--- What is expected ---
On how many lines of the data below does the word "Combinational" appear? Reply with the number only.

---------- Supplied entries ----------

===== config.mk =====
export PLATFORM = sky130hd
export DESIGN_NAME = pe_broadcast_recv_fsm_flat
export DESIGN_NICKNAME = d
export VERILOG_FILES = /design/src/rtl/pe_broadcast_recv_fsm_pkg.sv /design/src/rtl/pe_broadcast_recv_fsm_if.sv /design/src/rtl/pe_act_recv_fifo.sv /design/src/rtl/pe_broadcast_recv_fsm.sv /design/src/flat_wrapper.sv
export SDC_FILE = /design/constraint.sdc
export NUM_CORES = 1
export LEC_CHECK = 0
export CORE_UTILIZATION = 50
export DETAILED_ROUTE_END_ITERATION = 6
export PLACE_DENSITY_LB_ADDON = 0.25
export SYNTH_ARGS = -nofsm -noshare
export SYNTH_HDL_FRONTEND = slang
export SYNTH_SLANG_ARGS = --single-unit

===== constraint.sdc =====
create_clock -name clk -period 4.2 [get_ports clk]
set_input_delay 0.63 -clock clk [delete_from_list [all_inputs] [get_ports clk]]
set_output_delay 0.63 -clock clk [all_outputs]
set_load 0.01 [all_outputs]

===== src/rtl/pe_broadcast_recv_fsm_pkg.sv =====
// Shared definitions for the activation-broadcast receiver: field widths, finish-flag
// position and FSM state encoding, kept identical to the sending side.
package pe_broadcast_recv_fsm_pkg;

  localparam int DATA_W_DEF     = 16;
  localparam int ADDR_W_DEF     = 16;
  localparam int PE_IDX_W_DEF   = 6;
  localparam int ACT_IDX_W_DEF  = 6;
  localparam int NUM_PE_DEF     = 64;
  localparam int FIFO_DEPTH_DEF = 4;

  typedef enum logic [1:0] {
    ST_IDLE  = 2'd0,
    ST_RECV  = 2'd1,
    ST_DRAIN = 2'd2
  } recv_state_t;

  // Address bit that marks a packet as end-of-broadcast rather than activation data.
  function automatic int fin_bit(input int addr_w);
    return addr_w - 1;
  endfunction

endpackage


===== src/rtl/pe_broadcast_recv_fsm_if.sv =====
// Router-ejection and MAC-side handshake bundle for the broadcast receiver.
// slave = receiver view, master = router/MAC view.
interface pe_broadcast_recv_fsm_if
  import pe_broadcast_recv_fsm_pkg::*;
#(
  parameter int DATA_W = DATA_W_DEF,
  parameter int ADDR_W = ADDR_W_DEF,
  parameter int IDX_W  = ACT_IDX_W_DEF + PE_IDX_W_DEF
);
  logic              in_valid;
  logic [DATA_W-1:0] in_data;
  logic [ADDR_W-1:0] in_addr;
  logic              in_rdy;
  logic              out_valid;
  logic [DATA_W-1:0] out_data;
  logic [IDX_W-1:0]  out_idx;
  logic              out_rdy;

  modport master (
    output in_valid, in_data, in_addr, out_rdy,
    input  in_rdy, out_valid, out_data, out_idx
  );

  modport slave (
    input  in_valid, in_data, in_addr, out_rdy,
    output in_rdy, out_valid, out_data, out_idx
  );
endinterface


===== src/rtl/pe_act_recv_fifo.sv =====
// Synchronous FIFO holding decoded activations; head entry drives the outputs directly.
// Latency: pushed entry visible next cycle. Backpressure: full blocks push, push+pop legal below full.
module pe_act_recv_fifo #(
  parameter int W     = 28,
  parameter int DEPTH = 4
) (
  input  logic                   clk,
  input  logic                   rst,
  input  logic                   push,
  input  logic [W-1:0]           push_dat,
  input  logic                   pop,
  output logic                   full,
  output logic                   empty,
  output logic [W-1:0]           head_dat,
  output logic [$clog2(DEPTH):0] count
);
  localparam int AW = $clog2(DEPTH);

  logic [W-1:0] mem [DEPTH];
  logic [AW:0]  wr_ptr;
  logic [AW:0]  rd_ptr;
  logic         do_push;
  logic         do_pop;

  assign do_push  = push && !full;
  assign do_pop   = pop && !empty;
  // Extra pointer bit separates full from empty when the indices coincide.
  assign empty    = (wr_ptr == rd_ptr);
  assign full     = (wr_ptr[AW] != rd_ptr[AW]) && (wr_ptr[AW-1:0] == rd_ptr[AW-1:0]);
  assign count    = wr_ptr - rd_ptr;
  assign head_dat = mem[rd_ptr[AW-1:0]];

  always_ff @(posedge clk or posedge rst) begin
    if (rst) begin
      wr_ptr <= '0;
      rd_ptr <= '0;
      for (int i = 0; i < DEPTH; i++) mem[i] <= '0;
    end else begin
      if (do_push) begin
        mem[wr_ptr[AW-1:0]] <= push_dat;
        wr_ptr              <= wr_ptr + 1'b1;
      end
      if (do_pop) rd_ptr <= rd_ptr + 1'b1;
    end
  end
endmodule


===== src/rtl/pe_broadcast_recv_fsm.sv =====
// Broadcast receiver: queues activations for the MAC, counts finish packets, pulses layer_done.
// Latency: activation on out_* one cycle after accept. Backpressure: in_rdy drops when queue full
// or not receiving. Optional duplicate-finish bitmap under RECV_FINISH_CHECK_EN.
module pe_broadcast_recv_fsm
  import pe_broadcast_recv_fsm_pkg::*;
#(
  parameter int DATA_W     = DATA_W_DEF,
  parameter int ADDR_W     = ADDR_W_DEF,
  parameter int PE_IDX_W   = PE_IDX_W_DEF,
  parameter int ACT_IDX_W  = ACT_IDX_W_DEF,
  parameter int NUM_PE     = NUM_PE_DEF,
  parameter int FIFO_DEPTH = FIFO_DEPTH_DEF
) (
  input  logic                    clk,
  input  logic                    rst,
  input  logic                    layer_start,
  pe_broadcast_recv_fsm_if.slave  bus,
  output logic                    layer_done,
  output logic                    err_dup_fin
);
  localparam int IDX_W = ACT_IDX_W + PE_IDX_W;
  localparam int FW    = DATA_W + IDX_W;
  localparam int CNT_W = PE_IDX_W + 1;
  localparam int LW    = $clog2(FIFO_DEPTH) + 1;

  recv_state_t   state;
  logic [CNT_W-1:0] fin_cnt;
  logic          is_fin;
  logic          accept;
  logic          push;
  logic          pop;
  logic          fifo_full;
  logic          fifo_empty;
  logic          empty_next;
  logic          fin_counts;
  logic [FW-1:0] head;
  logic [LW-1:0] fifo_count;
  logic          unused_addr_bits;

  assign is_fin      = bus.in_addr[fin_bit(ADDR_W)];
  assign bus.in_rdy  = (state == ST_RECV) && !fifo_full;
  assign accept      = bus.in_valid && bus.in_rdy;
  assign push        = accept && !is_fin;
  assign pop         = bus.out_valid && bus.out_rdy;
  assign empty_next  = fifo_empty || ((fifo_count == LW'(1)) && pop);
  assign bus.out_valid = !fifo_empty;
  assign {bus.out_idx, bus.out_data} = head;
  assign unused_addr_bits = ^bus.in_addr[ADDR_W-2:IDX_W];

  pe_act_recv_fifo #(.W(FW), .DEPTH(FIFO_DEPTH)) u_fifo (
    .clk      (clk),
    .rst      (rst),
    .push     (push),
    .push_dat ({bus.in_addr[IDX_W-1:0], bus.in_data}),
    .pop      (pop),
    .full     (fifo_full),
    .empty    (fifo_empty),
    .head_dat (head),
    .count    (fifo_count)
  );

`ifdef RECV_FINISH_CHECK_EN
  logic [PE_IDX_W-1:0] fin_src;
  logic [NUM_PE-1:0]   fin_map;
  logic [NUM_PE-1:0]   src_oh;
  logic                err_q;

  assign fin_src = bus.in_data[PE_IDX_W-1:0];
  always_comb begin
    src_oh = '0;
    for (int i = 0; i < NUM_PE; i++) src_oh[i] = (fin_src == PE_IDX_W'(i));
  end
  // Out-of-range sources give an all-zero one-hot and are rejected like duplicates.
  assign fin_counts  = (|src_oh) && !(|(fin_map & src_oh));
  assign err_dup_fin = err_q;
`else
  assign fin_counts  = 1'b1;
  assign err_dup_fin = 1'b0;
`endif

  always_ff @(posedge clk or posedge rst) begin
    if (rst) begin
      state      <= ST_IDLE;
      fin_cnt    <= '0;
      layer_done <= 1'b0;
`ifdef RECV_FINISH_CHECK_EN
      fin_map    <= '0;
      err_q      <= 1'b0;
`endif
    end else begin
      layer_done <= 1'b0;
      case (state)
        ST_IDLE: begin
          if (layer_start) begin
            state   <= ST_RECV;
            fin_cnt <= '0;
`ifdef RECV_FINISH_CHECK_EN
            fin_map <= '0;
            err_q   <= 1'b0;
`endif
          end
        end
        ST_RECV: begin
          if (accept && is_fin) begin
            if (fin_counts) begin
`ifdef RECV_FINISH_CHECK_EN
              fin_map <= fin_map | src_oh;
`endif
              if (fin_cnt == CNT_W'(NUM_PE - 1)) begin
                state      <= ST_DRAIN;
                layer_done <= empty_next;
              end else begin
                fin_cnt <= fin_cnt + 1'b1;
              end
            end
`ifdef RECV_FINISH_CHECK_EN
            else begin
              err_q <= 1'b1;
            end
`endif
          end
        end
        ST_DRAIN: begin
          // layer_done is high during the one DRAIN cycle that sees an empty queue.
          if (fifo_empty) state <= ST_IDLE;
          else            layer_done <= empty_next;
        end
        default: state <= ST_IDLE;
      endcase
    end
  end
endmodule


===== src/flat_wrapper.sv =====
// flat-port wrapper written by rule: the top's interface ports become plain ports
module pe_broadcast_recv_fsm_flat import pe_broadcast_recv_fsm_pkg::*;
#(
  parameter int DATA_W     = DATA_W_DEF,
  parameter int ADDR_W     = ADDR_W_DEF,
  parameter int PE_IDX_W   = PE_IDX_W_DEF,
  parameter int ACT_IDX_W  = ACT_IDX_W_DEF,
  parameter int NUM_PE     = NUM_PE_DEF,
  parameter int FIFO_DEPTH = FIFO_DEPTH_DEF
)
  (clk, rst, layer_start, layer_done, err_dup_fin, bus_in_valid, bus_in_data, bus_in_addr, bus_out_rdy, bus_in_rdy, bus_out_valid, bus_out_data, bus_out_idx);
  pe_broadcast_recv_fsm_if #(.DATA_W(DATA_W), .ADDR_W(ADDR_W)) bus_i ();
  input  logic clk;
  input  logic rst;
  input  logic layer_start;
  output logic layer_done;
  output logic err_dup_fin;
  input wire logic [$bits(bus_i.in_valid)-1:0] bus_in_valid;
  input wire logic [$bits(bus_i.in_data)-1:0] bus_in_data;
  input wire logic [$bits(bus_i.in_addr)-1:0] bus_in_addr;
  input wire logic [$bits(bus_i.out_rdy)-1:0] bus_out_rdy;
  output wire logic [$bits(bus_i.in_rdy)-1:0] bus_in_rdy;
  output wire logic [$bits(bus_i.out_valid)-1:0] bus_out_valid;
  output wire logic [$bits(bus_i.out_data)-1:0] bus_out_data;
  output wire logic [$bits(bus_i.out_idx)-1:0] bus_out_idx;
  assign bus_i.in_valid = bus_in_valid;
  assign bus_i.in_data = bus_in_data;
  assign bus_i.in_addr = bus_in_addr;
  assign bus_i.out_rdy = bus_out_rdy;
  assign bus_in_rdy = bus_i.in_rdy;
  assign bus_out_valid = bus_i.out_valid;
  assign bus_out_data = bus_i.out_data;
  assign bus_out_idx = bus_i.out_idx;
  pe_broadcast_recv_fsm #(.DATA_W(DATA_W), .ADDR_W(ADDR_W), .PE_IDX_W(PE_IDX_W), .ACT_IDX_W(ACT_IDX_W), .NUM_PE(NUM_PE), .FIFO_DEPTH(FIFO_DEPTH)) u_core (.clk(clk), .rst(rst), .layer_start(layer_start), .bus(bus_i), .layer_done(layer_done), .err_dup_fin(err_dup_fin));
endmodule

After elaboration in Yosys (flattened, before gate mapping) --
Index checks and enable logic that the tools add are counted.
Storage, ports and cells: bits of input ports 37, RAM bits 0, word-level logic and storage cells 67, ROM bits 0, memories kept 0, bits in registers 128, output and inout bits 32, bits in latches 0
Cells by class: $lt $le $gt $ge 3, $mul 0, divide/modulo/power cells 0, add/subtract/negate cells 4, multiplexer cells 19, bitwise gates (word level) 2, shift operators 0, equality and inequality tests 12, reductions and logical operators 18
Operators with widths (count):
- 112-bit bitwise mux | 1
- 28-bit 2-to-1 mux | 3
- 28-bit binary-select mux with 2-bit select | 1
- 28-bit demux with 2-bit select | 1
- 7-bit 2-to-1 mux | 3
- 7-bit case mux with 2 select lines | 1
- 1-bit logical AND | 10
- 2-bit 2-to-1 mux | 4
- 2-bit inequality test, second input constant | 4
- 4-bit AND reduction | 2
- 7-bit by 1-bit adder with 7-bit output, second input constant | 1
- 7-bit by 6-bit == test with 1-bit output, second input constant | 1
- 3-bit by 1-bit adder with 3-bit output, second input constant | 2
- 3-bit >= comparator, second input constant | 2
- 2-bit inverter with 3-bit output | 2
- 2-bit case mux with 3 select lines | 1
- 3-bit by 1-bit == test with 1-bit output, second input constant | 1
- 3-bit == test | 1
- 1-bit logical NOT | 3
- 3-bit by 1-bit less-than comparator with 1-bit output, second input constant | 1
- 1-bit 2-to-1 mux | 3
- 3-bit subtractor | 1
- 2-bit by 1-bit == test with 1-bit output, second input constant | 1
- 2-bit == test | 1
- other kinds (7) | 7

Longest topological paths before layout --
Gate-level depths: netlist of run 1.
depth after elaboration 8, depth in mapped cells 10, depth with buffers taken out 6

Hierarchy --
Synthesis of run 1 repeated with hierarchy kept, for this count alone.
Unflattened totals: cell total of the unflattened synthesis 382, area, all modules 5910.7 um^2
Modules (own cells, without submodules):
- pe_act_recv_fifo | cells an instance 316, sequential area each 2952.8 um^2, area each 5292.6 um^2, times used 1
- pe_broadcast_recv_fsm | cells an instance 66, sequential area each 250.2 um^2, area each 618.1 um^2, times used 1

Worst setup path before layout of run 1 --
OpenSTA, ideal clock, no wires.
kind reg2out, from register u_core.u_fifo.rd_ptr[1], to output bus_in_rdy, path buffers 2, arrival 1.753 ns, cell stages (with the launch flop) 8, required time 3.570 ns, path slack 1.817 ns, cells stage by stage dfrtp_1 clkbuf_1 inv_1 ha_1 nand2_1 o21ai_0 clkbuf_1 inv_1
Between the ends: word-level cells in the longest chain between the ends 4
RTL lines:
- start, declared | RTL line pe_act_recv_fifo.sv:21 | logic [AW:0] rd_ptr;
- start signal, assigned | RTL line pe_act_recv_fifo.sv:43 | if (do_pop) rd_ptr <= rd_ptr + 1'b1;
- 2-bit == test | RTL line pe_act_recv_fifo.sv:29 | assign full = (wr_ptr[AW] != rd_ptr[AW]) && (wr_ptr[AW-1:0] == rd_ptr[AW-1:0]);
- 1-bit logical AND | RTL line pe_act_recv_fifo.sv:29
- 1-bit logical NOT | RTL line pe_broadcast_recv_fsm.sv:41 | assign bus.in_rdy = (state == ST_RECV) && !fifo_full;
- 1-bit logical AND | RTL line pe_broadcast_recv_fsm.sv:41
- end, declared | RTL line flat_wrapper.sv:22 | output wire logic [$bits(bus_i.in_rdy)-1:0] bus_in_rdy;
No other way between the ends.

Worst setup path in the final report of run 1 --
from register u_core.u_fifo.rd_ptr[0], to output bus_out_idx[1]
Between the ends: word-level cells in the longest chain between the ends 4
RTL lines:
- 2-bit inverter with 3-bit output (not written as such) | RTL line pe_act_recv_fifo.sv:31 | assign head_dat = mem[rd_ptr[AW-1:0]];
- 28-bit binary-select mux with 2-bit select | RTL line pe_act_recv_fifo.sv:31
- 28-bit 2-to-1 mux (not written as such) (2 in series) | RTL line pe_act_recv_fifo.sv:31
- end, declared | RTL line flat_wrapper.sv:25 | output wire logic [$bits(bus_i.out_idx)-1:0] bus_out_idx;
No other way between the ends. The select of a mux whose other input is x is not followed.

==> flow_metrics.py, run 1 <==
metrics = {
    "status": {
        "status": "complete, no violations",
    },
    "synthesis": {
        "synthCells": 374,
        "synth_top_area_share_pct": 54.8,
        "yosys_warnings": 0,
        "yosysUniqueCellTypes": 39,
        "yosys_register_bits": 128,
        "syn_nets": 423,
        "post_synth.cell_area_avg_um2": 15.6,
        "synth-main-ff-cell": "dfrtp_1",
        "syn_area_um2": 5840,
        "ys_seq_area_share_pct": 54.8,
        "synthArstFlopShare_pct": 100,
        "synth_area_leaders": "dfrtp_1 (55%), mux2_2 (22%), mux4_2 (11%)",
        "synth-edff-count": 0,
        "yosysTopAreaCell": "dfrtp_1",
    },
    "worst_hold_path": {
        "min_path_type": "reg -> reg",
    },
    "clock_network": {
        "cts_sinks": 128,
        "post_cts_resize_count": 0,
        "htree_levels": 4,
        "cts_hold_buf": 0,
        "clk_transition_reported_paths_ns": 0.05,
        "cts_root_buf": "clkbuf_16",
        "cts_tree": "yes",
        "worst_skew_pair.late_latency_ns": 0.41,
        "cts_max_path_buffers": 2,
        "tritoncts.num_buffers": 17,
        "post_cts_buffers": 0,
    },
    "placed_design": {
        "globalplace.congestion": 0.795,
        "io_buffers": 64,
        "dp_hpwl_um": 7010,
    },
    "critical_path": {
        "cp_max_fo": 16,
        "critPathKind": "reg -> out",
        "end_kind": "output pin",
        "rrSetupSlack_ns": 1.51,
        "cp.arrival_ns": 2.63,
        "cp_data_required_time_ns": 3.57,
        "start_kind": "flip-flop",
    },
    "grt": {
        "grt_start_max_net_pins": 46,
        "grt_pass1_wl_um": 18200,
        "grt_pass1_vias": 3557,
        "overflow": 0,
        "antenna_found_initial": 0,
        "grt_usage_pct": 20.7,
    },
    "die": {
        "io_pins": 69,
        "die_h_um": 110,
        "die-area_um2": 12100,
        "rows": 39,
        "start_util_pct": 51.2,
        "fp.dieW_um": 110,
        "core_area_um2": 11400,
    },
    "pwr": {
        "ir_worst_vdd_mv": 0.455,
        "power_leakage_nw": 3.14,
        "p_per_area_nw_per_um2": 833,
    },
    "sta": {
        "setup_violations": 0,
        "fmax_ghz": 0.307,
        "drv_slew": 0,
        "setup_tns_ns": 0,
        "rsz0062_at_grt": "no",
        "finClkSkew_ns": 0.0134,
        "hold_viol": 0,
        "period_share_pct": 77.5,
        "relSlewSlack_pct": 44.9,
        "fin_crit_ns": 3.26,
        "tightest_slew_ns": 0.823,
    },
    "route": {
        "wire_per_inst_um": 19.0,
        "drtAntennaViolNets": 0,
        "drc": 0,
        "detail_route.vias_per_cell": 5.67,
        "dr.pass1.iters": 4,
        "wl_um": 11400,
        "drtIter0Drc": 155,
        "via_count": 3392,
    },
    "finish": {
        "num_antenna_cells": 0,
        "drive_above_1_share_pct": 40.0,
        "layout_common_cells": "dfrtp_1 (127), mux2_2 (114), clkdlybuf4s50_1 (64)",
        "final_core_util_pct": 63.2,
        "mostFrequentLayoutCell": "dfrtp_1",
        "nNetsFinal": 496,
        "areaGrowthSynthToFinish_pct": 23.5,
    },
    "job": {
        "maxCapViolations": 0,
    },
}
critical path, cell delays in order (launching register included):
cell and delay [ns]:
dfrtp_2 0.70, buf_4 0.44, mux4_2 0.57, clkdlybuf4s50_1 0.51
area by class of cell:
cell class,count,area [um2]
multi-input cells,217,2480
flip-flops and latches,128,3200
repair buffers,72,701
clock inverters,6,134
inverters,11,43.8
clock buffers,21,470
well taps,143,179
fillers,868,4200
cell usage after synthesis, types with 2 or more instances:
cell and number:
o211ai_1 3, inv_1 11, nor3_1 2, o21ai_0 2
buf_4 9, nand2_1 15, xnor2_1 5, buf_2 4
mux2_2 114, clkbuf_1 4, mux2i_1 4, nand2_2 3
dfrtp_1 128, ha_1 11, a21oi_1 2, nand3_1 7
mux4_2 28
state kept, by name (all words and copies together), names as in the netlist:
register	flops
u_core.fin_cnt	7
u_core.layer_done	1
u_core.u_fifo.mem	112
u_core.u_fifo.rd_ptr	3
u_core.u_fifo.wr_ptr	3
u_core.state	2
cell families (layout without fill, tap and decap cells):
group                      after synthesis  after routing  share of synthesized area (%)
muxes                                  146            146                           33.5
DFF                                    128            128                           54.8
and+or+nand+nor                         35             35                           3.00
buffers and inverters                   29            110                           2.66
AOI/OAI and AO/OA                       17             17                           2.27
adders and majority gates               12             12                           2.70
xor gates and xnor gates                 6              6                           1.03
other                                    1              1                         0.0642
worst paths after layout:
| path | startpoint | endpoint | cells past startpoint |
|---|---|---|---|
| setup reg to reg | u_core.u_fifo.rd_ptr[0]$_DFFE_PP0P_ | u_core.u_fifo.mem[56]$_DFFE_PP0P_ | 5 |
| max in group asynchronous | rst | u_core.u_fifo.mem[23]$_DFFE_PP0P_ | 3 |
| setup / recovery | u_core.u_fifo.rd_ptr[0]$_DFFE_PP0P_ | bus_out_idx[1] | 3 |
| min in group asynchronous | rst | u_core.u_fifo.mem[97]$_DFFE_PP0P_ | 2 |
| hold reg to reg | u_core.u_fifo.mem[23]$_DFFE_PP0P_ | u_core.u_fifo.mem[23]$_DFFE_PP0P_ | 1 |
| hold / removal | u_core.u_fifo.mem[23]$_DFFE_PP0P_ | u_core.u_fifo.mem[23]$_DFFE_PP0P_ | 1 |
per-stage QoR:
step	std cells	cell area, um2	hold slack, ns	power [mW]	worst slack, ns
floorplan	374	5840	0.474	3.61	0.157
global placement	571	6610	0.481	4.42	1.33
detailed placement	571	6610	0.488	4.52	1.31
CTS	598	7220	0.500	6.07	0.852
global route	598	7220	0.506	6.36	0.774
finish	598	7220	0.497	6.01	0.943
where the power goes:
part	leakage (nW)	switching (mW)	internal, mW
Sequential	1.58	0.338	1.81
Combinational	1.26	0.901	1.46
Clock	0.297	0.486	1.02
Total	3.14	1.73	4.29
layer usage:
layer / share of wire (%) / GRT usage [%]
met5: 0 / 0
met4: 1.0 / 7.99
met3: 4.6 / 6.64
met2: 52 / 34.4
met1: 43 / 25.4
(Power assumes the default switching activity.)
==> run 2: changes to the inputs <==
CORE_UTILIZATION = 56   (was 50)
clock period = 3.3 ns   (was 4.2 ns; I/O delays follow)
==> run 2 against run 1 <==
  * Clock skew fell by 0.0019 ns
  * First-iteration DRC count down 42%
  * Combinational power increased by 30%
  * Wire length shrank 0.86%
  * Flip-flop and latch count is the same
  * Largest cell class unchanged
  * Setup slack worse by 0.65 ns
  * Non-clock buffer count rose by 2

----------

--- Solution to the problem ---
2